Dataset entries:
Background: an optimization exercise with open tools, aiming at small area. Do not read the settings as production practice.
At most, simulation tests tie the RTL to the original design; equivalence was not proved.

==> run P: inputs <==
// sifh_hist_peak
module sifh_hist_peak #(
    parameter int unsigned NP       = 12,
    parameter int unsigned NB       = 6,
    parameter int unsigned PIXELS   = 4,
    parameter int unsigned DATA_NUM = 4,
    parameter int unsigned ACQ_NUM  = 8,
    parameter int unsigned CNT_W    = 8
) (
    input  logic                 clk,
    input  logic                 res,
    input  logic                 in_valid,
    output logic                 in_ready,
    input  logic [NP-1:0]        in_data,
    output logic                 out_valid,
    output logic [NP*PIXELS-1:0] out_result,
    output logic                 pass_id
);
==> module sifh_hist_peak, before the edit <==
module sifh_hist_peak #(
    parameter int unsigned NP       = 12,
    parameter int unsigned NB       = 6,
    parameter int unsigned PIXELS   = 4,
    parameter int unsigned DATA_NUM = 4,
    parameter int unsigned ACQ_NUM  = 8,
    parameter int unsigned CNT_W    = 8
) (
    input  logic                 clk,
    input  logic                 res,
    input  logic                 in_valid,
    output logic                 in_ready,
    input  logic [NP-1:0]        in_data,
    output logic                 out_valid,
    output logic [NP*PIXELS-1:0] out_result,
    output logic                 pass_id
);
    localparam int unsigned NG = ACQ_NUM - 1;    
    logic [7:0] idx_q;
    logic       out_valid_q;
    logic [1:0] smp;
    logic [1:0] pix;
    logic [2:0] acq;
    logic       fine;
    assign smp  = idx_q[1:0];
    assign pix  = idx_q[3:2];
    assign acq  = idx_q[6:4];
    assign fine = idx_q[7];
    always_ff @(posedge clk) begin
        if (res) begin
            idx_q       <= '0;
            out_valid_q <= 1'b0;
        end else begin
            out_valid_q <= in_valid && (idx_q == 8'hff);
            if (in_valid) begin
                idx_q <= idx_q + 8'd1;
            end
        end
    end
    assign in_ready  = 1'b1;
    assign pass_id   = fine;
    assign out_valid = out_valid_q;
    logic [4:0]    max_q  [PIXELS];
    logic [NB-1:0] peak_q [PIXELS];
    logic [NB-1:0] c_q    [PIXELS];
    logic [NB-1:0] cur_c;
    logic          valid;
    logic [NB-1:0] bin;
    assign cur_c = c_q[pix];
    assign valid = !fine || (in_data[NP-1 -: NB] == cur_c);
    assign bin   = fine ? in_data[NB-1:0] : in_data[NP-1 -: NB];
    localparam int unsigned GW = 4*NB + 3;       
    logic [NB-1:0] w_q [3];
    logic [1:0]    nw_q;
    logic [GW-1:0] ring_q [PIXELS][NG];
    logic          rot;
    assign rot = in_valid && (smp == 2'd3);
    always_ff @(posedge clk) begin
        if (in_valid && valid) begin
            w_q[0] <= bin;
            w_q[1] <= w_q[0];
            w_q[2] <= w_q[1];
        end
    end
    always_ff @(posedge clk) begin
        if (res) begin
            nw_q <= '0;
        end else if (in_valid) begin
            nw_q <= (smp == 2'd3) ? 2'd0 : nw_q + 2'(valid);
        end
    end
    always_ff @(posedge clk) begin
        if (rot) begin
            for (int b = 0; b < PIXELS - 1; b++) begin
                for (int g = 0; g < NG; g++) begin
                    ring_q[b][g] <= ring_q[b+1][g];
                end
            end
            ring_q[PIXELS-1][0] <= {nw_q, valid, w_q[0], w_q[1], w_q[2], bin};
            for (int g = 1; g < NG; g++) begin
                ring_q[PIXELS-1][g] <= ring_q[0][g-1];
            end
        end
    end
    logic [NG*DATA_NUM+2:0] hit;
    always_comb begin
        for (int g = 0; g < NG; g++) begin
            logic [1:0] gn;
            logic       gl;
            gn = ring_q[0][g][GW-1 -: 2];
            gl = ring_q[0][g][GW-3];
            for (int e = 0; e < 3; e++) begin
                hit[g*DATA_NUM+e] = (3'(g) < acq) && (2'(e) < gn)
                                  && (ring_q[0][g][(3-e)*NB +: NB] == bin);
            end
            hit[g*DATA_NUM+3] = (3'(g) < acq) && gl && (ring_q[0][g][NB-1:0] == bin);
        end
        for (int k = 0; k < 3; k++) begin
            hit[NG*DATA_NUM+k] = (2'(k) < nw_q) && (w_q[k] == bin);
        end
    end
    function automatic logic [1:0] fa(input logic a, input logic b, input logic c);
        fa = {(a & b) | (a & c) | (b & c), a ^ b ^ c};
    endfunction
    function automatic logic [2:0] pop7(input logic [6:0] x);
        logic [1:0] u, v, w, y;
        u = fa(x[0], x[1], x[2]);
        v = fa(x[3], x[4], x[5]);
        w = fa(u[0], v[0], x[6]);
        y = fa(u[1], v[1], w[1]);
        pop7 = {y, w[0]};
    endfunction
    function automatic logic [3:0] pop15(input logic [14:0] x);
        logic [2:0] a, b;
        logic [1:0] k0, k1, k2;
        a  = pop7(x[6:0]);
        b  = pop7(x[13:7]);
        k0 = fa(a[0], b[0], x[14]);
        k1 = fa(a[1], b[1], k0[1]);
        k2 = fa(a[2], b[2], k1[1]);
        pop15 = {k2, k1[0], k0[0]};
    endfunction
    logic [4:0] pop;
    always_comb begin
        logic [3:0] a, b;
        logic [1:0] k0, k1, k2, k3;
        a   = pop15(hit[14:0]);
        b   = pop15(hit[29:15]);
        k0  = fa(a[0], b[0], hit[30]);
        k1  = fa(a[1], b[1], k0[1]);
        k2  = fa(a[2], b[2], k1[1]);
        k3  = fa(a[3], b[3], k2[1]);
        pop = {k3, k2[0], k1[0], k0[0]};
    end
    logic       first, upd;
    logic [4:0] cur_max;
    logic [4:0] new_max;
    logic [NB-1:0] new_peak;
    assign first    = (acq == 3'd0) && (smp == 2'd0);
    assign cur_max  = max_q[pix];
    assign upd      = first || (valid && ((pop > cur_max) || (&cur_max)));
    assign new_max  = valid ? pop : 5'h1f;
    assign new_peak = valid ? bin : NB'(1 << (NB - 1));
    always_ff @(posedge clk) begin
        for (int p = 0; p < PIXELS; p++) begin
            if (in_valid && upd && (pix == 2'(p))) begin
                max_q[p]  <= new_max;
                peak_q[p] <= new_peak;
            end
        end
    end
    always_ff @(posedge clk) begin
        if (in_valid && (idx_q == 8'h7f)) begin
            for (int p = 0; p < PIXELS - 1; p++) begin
                c_q[p] <= peak_q[p];
            end
            c_q[PIXELS-1] <= upd ? new_peak : peak_q[PIXELS-1];
        end
    end
    always_comb begin
        for (int p = 0; p < PIXELS; p++) begin
            out_result[p*NP +: NP] = {c_q[p], peak_q[p]};
        end
    end
endmodule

* The task: Whenever the word "fine" occurs in a line of the records, that line counts toward the total; state the total only.

* Exercise solution: 5